Why Center for Medicare & Medicaid Services (CMS) became more involved in the reimbursement component of healthcare and their involvement impact health care organizations
An understanding of why CMS became more involved in the reimbursement component of healthcare requires a clear understanding of reimbursement. Reimbursement is the process whereby CMS compensates healthcare organizations for the expense they undergo in delivering healthcare services to patients under CMS program (Medicaid, 2013). CMS uses a Prospective Payment System (PPS) wherein CMS pays Medicare payment on the basis of a fixed amount that is predetermined (CMS, 2013). There are different PPSs based on nature of the healthcare service provided, such as acute inpatient service, and quality of service offered. The primary goal of increased involvement of HMS in reimbursement is to alter staff behavior in the effort to improve the quality of service offered by various healthcare organizations. Such behaviours changes that are expected to improve service delivery include adherence to guidelines, establishment of positive organizational cultures, drugs prescription especially the prescription of antibiotics (Stone et al., 2010). Consequently, this is aimed at making healthcare organizations to become learning institutions where various professionals seek to enhance their professionalism to improve service delivery.
Tools that can be implemented to ensure an organization is meeting the policies and procedures set forth by CMS
The primary concern for reimbursement is to ensure that healthcare organizations deliver healthcare services effectively and efficiently. Accordingly, CMS established the PPS as a tool to ensure that healthcare organizations work towards this goal (CMS, 2013). Therefore, the organization can use the PPS to ensure that it meets the guidelines established by CMS. There are several PPSs such as PPS for home health agencies, PPS for hospital outpatient services, PPS for inpatient psychiatrist facilities, PPS for long-term hospital services and PPS for skilled nursing facilities among others (CMS, 2013). Accordingly, by understanding these different PPSs, the organization will be in a good position to understand what it needs to do to ensure that it meets established guidelines to receive reimbursements. Average Sales Price (ASP) for drugs will also help the organization to ensure that it prices prescribed drugs in accordance with CMS guidelines (CMS, 2013).Three tools from the CMS Web site that are helpful to achieving the goals set forth by your organization
In line with the primary aim of CMS in becoming more involved in reimbursement component of healthcare, the organization aims at providing high quality healthcare and nursing services by doing the following:
- Subjecting healthcare and nursing service providers to continuous training to enhance their competence; and
- Conducting close monitoring the service provided
With this respect, the following tools established by CMS will help in realizing these goals:
- Skilled Nursing Facility PPS: this tool helps in reimbursing healthcare organizations based on the quality of nursing service provided, which will aid in ensuring that the organization has skilled workforce and up-to-date nursing facilities (CMS, 2013).

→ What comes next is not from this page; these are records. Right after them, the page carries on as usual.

<file path="src/rtl/updown_counter_bank.sv">
// -----------------------------------------------------------------------------
// updown_counter_bank
//
// Purpose:
//   A bank of CHANNELS independent WIDTH-bit up/down counters. All counters
//   share one prescaled step tick. Each channel has its own load, enable and
//   direction inputs, and an event flag. The event flag reports a wrap, or a
//   clamp when saturation is enabled. This block replaces the old single
//   16-bit mouse-driven counter. It sits between input-sampling logic and
//   display or register consumers.
//
// Configuration macro:
//   UPDOWN_COUNTER_BANK_SATURATE_EN
//     undefined : wrap mode. Results are taken modulo 2**WIDTH. event_flag
//                 pulses after a step that crosses max->0 or 0->max.
//     defined   : saturate mode. A step that would cross the boundary clamps
//                 to max (up) or 0 (down). event_flag pulses after every
//                 clamped step, including steps issued while already at the
//                 limit.
//
// Ports:
//   clock       in   1               single clock, posedge active
//   reset_      in   1               asynchronous active-low reset
//   en          in   CHANNELS        per-channel count enable (sampled on tick)
//   up          in   CHANNELS        per-channel direction, 1 = +STEP
//   load        in   CHANNELS        per-channel synchronous load (wins over step)
//   load_value  in   CHANNELS*WIDTH  load data, channel i at [i*WIDTH +: WIDTH]
//   value       out  CHANNELS*WIDTH  registered counter values, same packing
//   event_flag  out  CHANNELS        registered 1-cycle wrap/clamp pulse
//   tick        out  1               high in the cycle whose closing edge steps
//   half_clock  out  1               registered, toggles on every tick
// -----------------------------------------------------------------------------
module updown_counter_bank #(
  parameter int CHANNELS    = 4,
  parameter int WIDTH       = 16,
  parameter int DIV_LOG2    = 1,
  parameter int STEP        = 1,
  parameter int RESET_VALUE = 0
) (
  input  logic                      clock,
  input  logic                      reset_,
  input  logic [CHANNELS-1:0]       en,
  input  logic [CHANNELS-1:0]       up,
  input  logic [CHANNELS-1:0]       load,
  input  logic [CHANNELS*WIDTH-1:0] load_value,
  output logic [CHANNELS*WIDTH-1:0] value,
  output logic [CHANNELS-1:0]       event_flag,
  output logic                      tick,
  output logic                      half_clock
);

  // One extra bit holds the carry or borrow of each step.
  localparam logic [WIDTH:0]   STEP_EXT  = (WIDTH+1)'(STEP);
  localparam logic [WIDTH-1:0] RST_VAL   = WIDTH'(RESET_VALUE);
  localparam logic [WIDTH-1:0] MAX_VAL   = {WIDTH{1'b1}};
  localparam logic [WIDTH-1:0] MIN_VAL   = {WIDTH{1'b0}};

  logic tick_s;
  logic half_clock_r;

  generate
    if (DIV_LOG2 == 0) begin : g_no_div
      assign tick_s = 1'b1;
    end else begin : g_div
      logic [DIV_LOG2-1:0] presc_r;

      // Free-running prescaler; the tick fires when it holds all ones.
      always_ff @(posedge clock or negedge reset_) begin
        if (!reset_) begin
          presc_r <= {DIV_LOG2{1'b0}};
        end else begin
          presc_r <= presc_r + DIV_LOG2'(1);
        end
      end

      assign tick_s = &presc_r;
    end
  endgenerate

  // half_clock flips on every tick, whether or not any channel is enabled.
  always_ff @(posedge clock or negedge reset_) begin
    if (!reset_) begin
      half_clock_r <= 1'b0;
    end else if (tick_s) begin
      half_clock_r <= ~half_clock_r;
    end else begin
      half_clock_r <= half_clock_r;
    end
  end

  assign tick       = tick_s;
  assign half_clock = half_clock_r;

  genvar gi;
  generate
    for (gi = 0; gi < CHANNELS; gi++) begin : g_ch
      logic [WIDTH-1:0] cnt_r;
      logic             flag_r;
      logic [WIDTH-1:0] cnt_nxt_s;
      logic             flag_nxt_s;
      logic [WIDTH:0]   sum_s;
      logic             cross_s;

      // A set top bit in the WIDTH+1 result means the step crossed the boundary.
      assign sum_s   = up[gi] ? ({1'b0, cnt_r} + STEP_EXT)
                              : ({1'b0, cnt_r} - STEP_EXT);
      assign cross_s = sum_s[WIDTH];

      // Next-state select: load beats step, step beats hold.
      always_comb begin
        cnt_nxt_s  = cnt_r;
        flag_nxt_s = 1'b0;
        if (load[gi]) begin
          cnt_nxt_s  = load_value[gi*WIDTH +: WIDTH];
          flag_nxt_s = 1'b0;
        end else if (tick_s && en[gi]) begin
`ifdef UPDOWN_COUNTER_BANK_SATURATE_EN
          if (cross_s) begin
            cnt_nxt_s = up[gi] ? MAX_VAL : MIN_VAL;
          end else begin
            cnt_nxt_s = sum_s[WIDTH-1:0];
          end
`else
          cnt_nxt_s = sum_s[WIDTH-1:0];
`endif
          flag_nxt_s = cross_s;
        end else begin
          cnt_nxt_s  = cnt_r;
          flag_nxt_s = 1'b0;
        end
      end

      // Per-channel counter and event flag registers.
      always_ff @(posedge clock or negedge reset_) begin
        if (!reset_) begin
          cnt_r  <= RST_VAL;
          flag_r <= 1'b0;
        end else begin
          cnt_r  <= cnt_nxt_s;
          flag_r <= flag_nxt_s;
        end
      end

      assign value[gi*WIDTH +: WIDTH] = cnt_r;
      assign event_flag[gi]           = flag_r;
    end
  endgenerate

endmodule

</file>
<file path="config.mk">
export PLATFORM = sky130hd
export DESIGN_NAME = updown_counter_bank
export DESIGN_NICKNAME = d
export VERILOG_FILES = /design/src/rtl/updown_counter_bank.sv
export SDC_FILE = /design/constraint.sdc
export NUM_CORES = 1
export LEC_CHECK = 0
export CORE_MARGIN = 2
export CORE_UTILIZATION = 45
export CTS_CLUSTER_DIAMETER = 30
export DETAILED_ROUTE_END_ITERATION = 10
export GPL_ROUTABILITY_DRIVEN = 0
export PLACE_DENSITY_LB_ADDON = 0.1
export SLEW_MARGIN = 20
export SYNTH_ARGS = -nofsm -noshare
export SYNTH_HDL_FRONTEND = slang
export SYNTH_SLANG_ARGS = --single-unit
export TNS_END_PERCENT = 20
</file>
<file path="constraint.sdc">
create_clock -name clock -period 2.8 [get_ports clock]
set_clock_uncertainty 0.05 [all_clocks]
set_input_delay 0.28 -clock clock [delete_from_list [all_inputs] [get_ports clock]]
set_output_delay 0.28 -clock clock [all_outputs]
set_load 0.01 [all_outputs]
</file>
==> results of run 1 <==
==> registers in the layout (all words and copies together), names as in the netlist <==
name / cells
tick: 1
g_ch.cnt_r: 64
g_ch.flag_r: 4
half_clock: 1
==> metal layers <==
layer | track usage (%) | share of wire, % | vias up
li1 | - | - | 3164
met1 | 31.76 | 46 | 2922
met2 | 39.34 | 47 | 178
met3 | 5.762 | 5.8 | 33
met4 | 6.537 | 1.6 | 0
met5 | 0 | 0 | -
==> cells by family after synthesis <==
logic type	share of synthesized area, %
flip-flops	27.84
adder cells (fa/ha/maj)	13.21
buffers and inverters	3.799
multiplexers	3.441
XOR/XNOR	6.683
AO/OA/AOI/OAI	26.29
AND/OR/NAND/NOR	18.74
==> report_power, final <==
part	total [mW]	internal (mW)	switching, mW
Clock	1.26	0.779	0.476
Sequential	1.23	1.12	0.110
Combinational	1.94	0.976	0.964
==> layout make-up <==
cell class | instances | area [um^2] | share of cell area, %
sequential | 70 | 1752 | 20.54
timing repair buffer | 196 | 1849 | 21.68
multi-input combinational | 633 | 4300 | 50.43
clock buffer | 10 | 229.0 | 2.685
clock inverter | 6 | 86.33 | 1.012
tap | 180 | 225.2 | 2.641
inverter | 23 | 86.33 | 1.012
==> cell usage after synthesis (6+ instances only) <==
cell,count
a211oi_1,11
a21o_1,14
a21oi_1,74
clkbuf_1,21
dfrtp_1,70
ha_1,60
inv_1,23
mux2i_1,16
nand2_1,91
nand3_1,20
nand3b_1,6
nand4_1,6
nor2_1,45
nor3_1,18
nor3b_1,22
o211ai_1,10
o21a_1,9
o21ai_0,73
o21bai_1,8
o221ai_1,9
xnor2_1,34
xor2_1,14
==> per-stage QoR <==
stage	hold slack, ps	cell area [um^2]	worst slack, ps
after floorplan	-65.59	6291	486.6
after global placement	403.2	8213	59.65
after detailed placement	406.0	8213	-38.64
after CTS	78.00	8528	311.2
after global routing	117.7	8528	102.7
final	43.56	8528	216.7
==> critical path, cell delays in order <==
cell and delay [ps]:
clkdlybuf4s50_1 490, inv_1 150, buf_4 230, ha_1 400, nand2_1 90, o21ai_0 370, a21oi_1 120, o21ai_1 200
nor4_1 80, or3b_1 350
==> path summary, 6_finish.rpt <==
kind	startpoint	endpoint	slack [ps]	cells past startpoint
worst max register to register	g_ch[1].cnt_r[0]	g_ch[1].cnt_r[14]	350	7
worst max-delay path	up[1]	g_ch[1].flag_r	220	10
worst min-delay path	reset_	g_ch[1].cnt_r[3]	40	1
min in group clock	half_clock	half_clock	420	1
worst min register to register	half_clock	half_clock	420	1
max in group asynchronous	reset_	g_ch[2].cnt_r[8]	2070	1
==> run_results.csv, run 1 <==
group,metric,value,unit
floorplan,core-area,0.01377,mm^2
timing,tns,0,ps
floorplan,initial_utilization,45.68,%
power_and_ir_drop,p_per_area,518.8,mW/mm^2
power_and_ir_drop,leakagePower,3.658,nW
synth,synthArstFlopShare,100.0,%
floorplan,die_area,0.01494,mm^2
detailed_routing,routed_via_density,5.632,
timing,hold_viol_final,0,
critical_path,worst-setup-path-type,"primary input to register",
synth,yosysUniqueCellTypes,72,
synth,synth-seq-cells,70,
run_status,status,"finished, final reports clean",
synth,yosysTopAreaCell,"dfrtp_1",
global_route,grt_pass1_vias,6167,
timing,finalSetupViolCount,0,
detailed_routing,routed_wl,17440,um
clock_network,postCtsResizedCells,0,
floorplan,io_pins,148,
clock_network,cts_tree,"built",
clock_network,cts_setup_buffers,0,
synth,seq_area_frac_synth,27.84,%
hold_path,min_path_type,"primary input to async pin",
placement,port_buffers,147,
cells_and_area,fin_cells,1118,
global_route,grt.total_usage,24.02,%
critical_path,worstPathRequired,2970,ps
critical_path,worst_setup_path_start_kind,"primary input",
cells_and_area,n_fill_cell,1234,
detailed_routing,drc,0,
cells_and_area,layout_commonest_cell,"clkdlybuf4s50_1",
synth,synth.avg_cell_area,8.300,um^2
cells_and_area,drive_gt1_share,9.062,%
cells_and_area,nets,1075,
placement,hpwl,13050,um
timing,fin_crit_sh,92.26,%
clock_network,clk_pin_slew,60,ps
timing,relSlewSlack,37.69,%
cells_and_area,final_cell_mix,"146 x clkdlybuf4s50_1, 91 x nand2_1, 74 x a21oi_1",
global_route,grt_first_pass_wirelength,29050,um
detailed_routing,wl_per_cell,15.59,um
timing,tightest_slew,934.6,ps
synth,yosys_warnings,0,
cells_and_area,antenna_cells,0,
detailed_routing,vias,6297,
synth,syn_inst,758,
global_route,grt_max_degree,71,
timing,fin_crit,2583,ps
detailed_routing,first_iter_violations,377,
clock_network,insertion_delay,340,ps
floorplan,die_w,122.2,um
synth,netlist_top_cells_area,"dfrtp_1 28%, ha_1 12%, a21oi_1 5.9%",
critical_path,cp-end-kind,"register",
floorplan,rows,43,
synth,synth_edf_count,0,
flow_run,drv_cap,0,
clock_network,clock_tree.buffer_depth,2,
detailed_routing,ant_nets,0,
clock_network,cts_hold_repair.buffers,0,
critical_path,crit_fanout,11,
timing,rsz0062_at_grt,"false",
floorplan,dieHeight,122.2,um
cells_and_area,fin_util,61.92,%
synth,synth.top_cell.area_share,27.84,%
clock_network,clock_sinks,70,
power_and_ir_drop,power.total,4.425,mW
power_and_ir_drop,peakVddDrop,0.4230,mV
synth,netlist_area,0.006291,mm^2
clock_network,cts_made_buffers,9,
synth,syn-num-nets,900,
detailed_routing,firstDrtPassIters,5,
global_route,antenna_found_initial,0,
clock_network,cts_root_buffer,"clkbuf_16",
synth,synth_ff_type,"dfrtp_1",
cells_and_area,area_growth,35.56,%
clock_network,htreeDepth,3,
timing,drv_slew,0,
critical_path,cp.arrival,2750,ps
placement,dp_cells,1102,
global_route,grt-ovfl-total,0,
timing,fmax,0.3871,GHz
(Power assumes the default switching activity.)
==> inputs of run 2 (changes only) <==
CORE_UTILIZATION = 50   (was 45)
==> run_results.csv, run 2 (synthesis gave the netlist of run 1 again) <==
group,metric,value,unit
run_status,status,"finished, final reports clean",
cells_and_area,area_growth,35.46,%
placement,place_area,0.008243,mm^2
timing,tns,0,ps
power_and_ir_drop,p_per_area,508.2,mW/mm^2
timing,holdWs,27.72,ps
cells_and_area,reg_top3,"g_ch.cnt_r (64), g_ch.flag_r (4)",
critical_path,cp.arrival,2760,ps
timing,fmax,0.3841,GHz
critical_path,cp-end-kind,"register",
hold_path,min_path_type,"primary input to async pin",
global_route,grt-ovfl-total,0,
clock_network,clk_pin_slew,60,ps
clock_network,cts_setup_buffers,0,
clock_network,clock_sinks,70,
timing,setup_ws,196.4,ps
timing,fin_crit,2604,ps
clock_network,cts_hold_repair.buffers,0,
floorplan,die_w,116.2,um
flow_run,drv_cap,0,
global_route,grt.total_usage,27.22,%
detailed_routing,first_iter_violations,328,
cells_and_area,fin_cells,1112,
cells_and_area,top_register,"g_ch.cnt_r",
clock_network,clock_tree.buffer_depth,2,
detailed_routing,firstDrtPassIters,5,
cells_and_area,largest_reg_flops,64,
global_route,grt_max_degree,71,
floorplan,dieHeight,116.2,um
timing,rsz0062_at_grt,"false",
floorplan,die_area,0.01350,mm^2
clock_network,insertion_delay,350,ps
detailed_routing,wl_per_cell,16.12,um
clock_network,cts_root_buffer,"clkbuf_16",
clock_network,cts_tree,"built",
timing,relSlewSlack,37.90,%
floorplan,rows,40,
critical_path,crit_fanout,13,
placement,port_buffers,147,
cells_and_area,nets,1081,
global_route,grt_first_pass_wirelength,29530,um
detailed_routing,vias,6450,
cells_and_area,antenna_cells,0,
placement,post-place-ws,-108.1,ps
cells_and_area,final_cell_mix,"146 x clkdlybuf4s50_1, 91 x nand2_1, 74 x a21oi_1",
clock_network,postCtsResizedCells,0,
critical_path,worstPathRequired,2950,ps
cells_and_area,design_area,0.008522,mm^2
timing,drv_slew,0,
power_and_ir_drop,leakagePower,3.672,nW
timing,tightest_slew,931.5,ps
cells_and_area,fin_util,70.07,%
cells_and_area,drive_gt1_share,9.534,%
timing,hold_viol_final,0,
floorplan,core-area,0.01216,mm^2
floorplan,initial_utilization,51.73,%
power_and_ir_drop,power.total,4.330,mW
detailed_routing,ant_nets,0,
clock_network,htreeDepth,3,
critical_path,worst-setup-path-type,"primary input to register",
global_route,antenna_found_initial,0,
power_and_ir_drop,peakVddDrop,0.3724,mV
critical_path,worst_setup_path_start_kind,"primary input",
global_route,grt_pass1_vias,6196,
floorplan,io_pins,148,
detailed_routing,routed_wl,17920,um
placement,hpwl,13340,um
detailed_routing,routed_via_density,5.800,
cells_and_area,layout_commonest_cell,"clkdlybuf4s50_1",
timing,fin_crit_sh,92.99,%
clock_network,cts_made_buffers,9,
placement,dp_cells,1096,
detailed_routing,drc,0,
timing,finalSetupViolCount,0,
run 2: metal layers:
metal | global-route usage, % | vias up | share of wire [%] | routed length, um
met2 | 46.35 | 219 | 48 | 8634
met4 | 8.968 | 0 | 1.6 | 287
met1 | 35.21 | 3041 | 45 | 8000
li1 | - | 3169 | - | -
met5 | 0 | - | 0 | 0
met3 | 4.878 | 21 | 5.6 | 1002
run 2: layout make-up:
class	instances	area, um^2
fill	982	3640
clock inverter	3	18.77
timing repair buffer	202	1894
clock buffer	13	260.3
inverter	23	86.33
sequential	70	1752
tap	168	210.2
multi-input combinational	633	4300
run 2: power by group:
| group | total (mW) | internal (mW) | leakage, nW | switching [mW] |
|---|---|---|---|---|
| clock | 1.11 | 0.648 | 0.140 | 0.463 |
| sequential | 1.23 | 1.12 | 0.854 | 0.111 |
| combinational | 1.99 | 0.998 | 2.68 | 0.991 |
| total | 4.33 | 2.77 | 3.67 | 1.57 |
run 2: path summary, 6_finish.rpt:
kind | slack (ps) | cells past startpoint | from | endpoint
max | 200 | 9 | up[0] | g_ch[0].cnt_r[11]
min | 30 | 1 | reset_ | g_ch[1].cnt_r[1]
max reg2reg | 290 | 7 | g_ch[1].cnt_r[0] | g_ch[1].cnt_r[14]
min reg2reg | 460 | 1 | half_clock | half_clock
max in group asynchronous | 2070 | 1 | reset_ | g_ch[0].cnt_r[4]
min in group clock | 440 | 3 | load_value[17] | g_ch[1].cnt_r[1]
run 2: critical path, stage by stage:
cell and delay [ps]:
clkdlybuf4s50_1 390, inv_1 390, ha_1 390, a21oi_1 200, o211a_1 230, a21oi_1 150, a311o_2 420, xnor2_1 150
o221ai_1 140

- Physician Feedback Program: this program will provide the organization with relevant information to aid them improve the quality of service they deliver (CMS, 2013)

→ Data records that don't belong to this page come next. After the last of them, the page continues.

--- config.mk ---
export PLATFORM = sky130hd
export DESIGN_NAME = clap_light_controller
export DESIGN_NICKNAME = d
export VERILOG_FILES = /design/src/rtl/clap_light_pkg.sv /design/src/rtl/clap_light_pwm.sv /design/src/rtl/clap_light_controller.sv
export SDC_FILE = /design/constraint.sdc
export NUM_CORES = 1
export LEC_CHECK = 0
export BUFFER_PORTS_ARGS = -buffer_cell sky130_fd_sc_hd__buf_2
export CAP_MARGIN = 20
export CORE_MARGIN = 2
export CORE_UTILIZATION = 56
export CTS_BUF_LIST = sky130_fd_sc_hd__clkbuf_2
export CTS_CLUSTER_SIZE = 16
export DETAILED_ROUTE_END_ITERATION = 7
export GPL_TIMING_DRIVEN = 0
export HOLD_SLACK_MARGIN = 0.03
export PLACE_DENSITY_LB_ADDON = 0.1
export SYNTH_ARGS = -nofsm -noshare
export SYNTH_HDL_FRONTEND = slang
export SYNTH_SLANG_ARGS = --single-unit
export TNS_END_PERCENT = 1
--- constraint.sdc ---
create_clock -name clock -period 3.7 [get_ports clock]
set_input_delay 0.37 -clock clock [delete_from_list [all_inputs] [get_ports clock]]
set_output_delay 0.37 -clock clock [all_outputs]
set_load 0.02 [all_outputs]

- Fee for Service: this tool will enable the organization to provide appropriate services such as conducting tests to ensure that patients receive high quality healthcare.
References
CMS. (2013). Prospective Payment Systems- General Information. Accessed November 29, 2013 from http://cms.hhs.gov/Medicare/Medicare-Fee-for-Service-Payment/ProspMedicareFeeSvcPmtGen/index.html
Medicaid. (2013). Telemedicine. Accessed November 29, 2013 from http://www.medicaid.gov/Medicaid-CHIP-Program-Information/By-Topics/Delivery-Systems/Telemedicine.html
Stone, P. W., Glied, S. A., McNair, P. D., Matthes, N., Cohen, B., Landers, T. F. & Larson, E. L. (2010). CMS Changes in Reimbursement for HAIs. Med Care, 48(5), 433-439.